FIG. 4.

Rep endonuclease activity on RBE polarity mutants. (A) The wt AAV TR is depicted after extrusion of the trs stem-loop structure. The RBE is indicated with a box, the RBE′ is indicated with a dashed oval, the minimal trs is indicated with small circles, and the actual nicking site is indicated with a small arrow. The wt RBE was replaced with alternative orientations of this sequence. The sequences of the various RBE orientations are given next to the mutant identifier. Note that the integrity of the RBE base composition is maintained. Only the polarity of the nucleic acid sequence has been altered. (B) Rep68 endonuclease reactions were performed on wt and insertion substrates in the presence of 0.5 mM ATP as described in Materials and Methods. Products were resolved on a 10% denaturing polyacrylamide gel. A representative gel is shown. Numbers above lanes indicate the total amount of Rep68 in the reactions expressed in femtomoles. The positions of substrates and products are indicated. (C) The gels from two independent trials were phosphorimaged, and the amounts of substrate and product were determined.
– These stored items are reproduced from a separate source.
## config.mk

```make
export PLATFORM = sky130hd
export DESIGN_NAME = ipc_fifo
export DESIGN_NICKNAME = d
export VERILOG_FILES = /design/src/ipc_pkg.sv /design/src/ipc_fifo.sv
export SDC_FILE = /design/constraint.sdc
export NUM_CORES = 1
export LEC_CHECK = 0
export BUFFER_PORTS_ARGS = -buffer_cell sky130_fd_sc_hd__buf_2
export CAP_MARGIN = 20
export CORE_MARGIN = 8
export CORE_UTILIZATION = 45
export CTS_CLUSTER_DIAMETER = 120
export DETAILED_ROUTE_END_ITERATION = 8
export PLACE_DENSITY = 0.67
export SYNTH_ARGS = -nofsm -noshare
export SYNTH_HDL_FRONTEND = slang
export SYNTH_SLANG_ARGS = --single-unit
```

## constraint.sdc

```tcl
create_clock -name clk -period 5.2 [get_ports clk]
set_input_delay 0.26 -clock clk [delete_from_list [all_inputs] [get_ports clk]]
set_output_delay 0.26 -clock clk [all_outputs]
set_load 0.05 [all_outputs]
```

## src/ipc_pkg.sv

```systemverilog
// Shared widths, types and request structures of the incremental Pearson correlation block.
`default_nettype none

package ipc_pkg;

	// Port field widths.
	localparam int SAMPLE_W    = 16;
	localparam int WEIGHT_W    = 9;
	localparam int COUNT_W     = 21;
	localparam int CORR_W      = 16;
	localparam int IN_TDATA_W  = 48;
	localparam int OUT_TDATA_W = 40;
	localparam int OUT_TUSER_W = 2;

	// Running sums.
	localparam int SW_W  = 29;
	localparam int SX_W  = 45;
	localparam int SXX_W = 60;

	// Per-sample increments.
	localparam int DX_W  = 26;
	localparam int SQR_W = 32;
	localparam int DXX_W = 40;
	localparam int DXY_W = 41;

	// End-of-batch arithmetic.
	localparam int VAR_W     = 92;
	localparam int COV_W     = VAR_W + 2;
	localparam int PROD_W    = 216;
	localparam int TSQ_W     = 30;
	localparam int MQ_W      = 15;
	localparam int BIT_W     = 4;
	localparam int RHS_SHIFT = 30;

	// Queue between front and back.
	localparam int FIFO_DEPTH = 4;
	localparam int FIFO_AW    = 2;

	typedef struct packed {
		logic signed [DX_W-1:0]  dx;
		logic signed [DX_W-1:0]  dy;
		logic [WEIGHT_W-1:0]     dw;
		logic [DXX_W-1:0]        dxx;
		logic [DXX_W-1:0]        dyy;
		logic signed [DXY_W-1:0] dxy;
		logic                    restart;
		logic                    last;
	} ipc_incr_t;

	typedef struct packed {
		logic              start;
		logic [PROD_W-1:0] a;
		logic [VAR_W-1:0]  b;
	} ipc_mul_req_t;

	typedef struct packed {
		logic              busy;
		logic              done;
		logic [PROD_W-1:0] product;
	} ipc_mul_rsp_t;

endpackage

`default_nettype wire

```

## src/ipc_fifo.sv

```systemverilog
// Short queue of increments between the front end and the accumulator.
`default_nettype none

module ipc_fifo (
	input  wire logic               clk,
	input  wire logic               arst_n,
	input  wire logic               push_valid,
	output logic                    push_ready,
	input  wire ipc_pkg::ipc_incr_t push_data,
	output logic                    pop_valid,
	input  wire logic               pop_ready,
	output ipc_pkg::ipc_incr_t      pop_data
);

	localparam int AW = ipc_pkg::FIFO_AW;
	localparam int DEPTH = ipc_pkg::FIFO_DEPTH;

	ipc_pkg::ipc_incr_t entry_q [DEPTH];
	logic [AW-1:0]      wr_ptr_q, rd_ptr_q;
	logic [AW:0]        fill_q;
	logic               push, pop;

	assign push_ready = (fill_q != (AW+1)'(DEPTH));
	assign pop_valid  = (fill_q != '0);
	assign push       = push_valid && push_ready;
	assign pop        = pop_valid && pop_ready;
	assign pop_data   = entry_q[rd_ptr_q];

	always_ff @(posedge clk or negedge arst_n) begin
		if (!arst_n) begin
			wr_ptr_q <= '0;
			rd_ptr_q <= '0;
			fill_q   <= '0;
		end else begin
			if (push) wr_ptr_q <= wr_ptr_q + AW'(1);
			if (pop) rd_ptr_q <= rd_ptr_q + AW'(1);
			if (push && !pop) fill_q <= fill_q + (AW+1)'(1);
			else if (pop && !push) fill_q <= fill_q - (AW+1)'(1);
		end
	end

	always_ff @(posedge clk) begin
		if (push) entry_q[wr_ptr_q] <= push_data;
	end

endmodule

`default_nettype wire

```

==> impl_metrics.yaml <==
run_status:
  status: "complete, no violations"
clock_network:
  post-cts-setup-buffers: 0
  cts.path.max_buffers: 3
  insertion_delay_ps: 590
  cts.sinks: 743
  cts-root-buf: "clkbuf_16"
  cts_buffers: 75
  htree_levels: 3
  cts_tree: "done"
  postCtsResizedCells: 0
  clkTransAtPathRegs_ps: 60
drt:
  viasPerCell: 5.21
  wl_met1_um: 22700
  drc_errors: 0
  drt-initial-drc-count: 795
  vias: 12735
  top_layer_used: "met5"
  wl_per_cell_um: 22.8
  ant_nets: 0
  drtPass1Iterations: 4
  wl_met2_um: 27800
  wl_um: 55700
  met3_length_um: 4110
yosys:
  ys_ff_latch: 743
  yosys.area.top_type_share: 0.820
  yosys_warnings: 0
  yosysSeqAreaShare: 0.826
  synth_top_area_cell: "edfxtp_1"
  synth_cells: 997
  syn_nets: 1191
  syn_avg_cell_area_um2: 27.0
  syn_area_um2: 27000
  synth.area.top_cells: "edfxtp_1 (82%), mux4_2 (15%), buf_6 (0.71%)"
  synth_cell_types: 18
min_path:
  min_path_type: "primary input to flop"
  hold_start: "push_valid"
  hold_end: "wr_ptr_q[0]"
  hold-path-cell-count: 3
floorplan:
  rows: 89
  die_w_um: 261
  io_pins: 374
  fp.coreArea_um2: 59100
  initial_utilization: 0.456
  fp.dieH_um: 261
  dieArea_um2: 68000
worst_setup_path:
  cp.arrival_ps: 2900
  r2r_setup_slack_ps: 2500
  worstRegToRegCells: 4
  worstPathCellList: "buf_4, mux4_2, buf_2"
  cp.required_ps: 4940
  slowest_delay_ps: 880
  end_kind: "output port"
  critPathLaunch: "rd_ptr_q[1]"
  reg2reg_from: "fill_q[0]"
  regToRegEndpoint: "entry_q[0][70]"
  cp_max_fo: 45
  slowest_stage: "dfrtp_4"
  crit_type: "flop to output port"
  startpoint_type: "flop"
global_routing:
  antenna_found_initial: 8
  grt_pass1_vias: 13747
  grt.total_usage: 0.162
  grt_max_degree: 100
  grt_pass1_wl_um: 83700
  globalRouteOverflowTotal: 0
timing:
  worstMarginPinSlew_ps: 1040
  rsz0062_at_grt: "false"
  finalCritPeriodShare: 0.607
  skew_ps: 25.4
  hold_ws_ps: 160
  maxSlewViolCount: 0
  slew_headroom: 0.308
  fin_crit_ps: 3160
  setup_violations: 0
  hold_viol: 0
  finalSetupTns_ps: 0
  max_freq_mhz: 317
power:
  power_frac_seq: 0.374
  p_comb_frac: 0.380
  p_leak_nw: 11.7
  p_int_mw: 13.6
  power-per-cell-area_nw_per_um2: 647
  p_sw_mw: 8.46
  p_sw_frac: 0.383
  clockPowerShare: 0.245
  ir_drop_mv: 0.627
layout:
  fill_cells: 4218
  drive_gt1_frac: 0.413
  final_common_cell: "edfxtp_1"
  syn_to_final_growth_pct: 26.6
  nNetsFinal: 1800
  stdcell_area_um2: 34100
  final_cell_mix: "edfxtp_1 (736), buf_2 (373), dlygate4sd3_1 (188)"
place:
  routabilityCongestion: 0.723
  place_area_um2: 29700
  portBuffers: 373
  hpwl_um: 32600
flow_run:
  cap_violations: 0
The fractions of nicked substrate for wt and mutant TRs were calculated at each Rep concentration, averaged between trials, and plotted. Closed squares, wt; closed circles, complement; closed triangles, inverse; closed inverted triangles, inverse complement (n = 2 for all data points). Bars indicate the range at each data point in the two independent trials. (D) Rep binding to wt and mutant TRs was assayed under endonuclease conditions in the absence of ATP (see Materials and Methods). Reactions were resolved on a 4% native polyacrylamide gel to separate substrate from protein-bound DNA complexes (PDCs). The positions of substrate and protein-bound DNA complexes are indicated.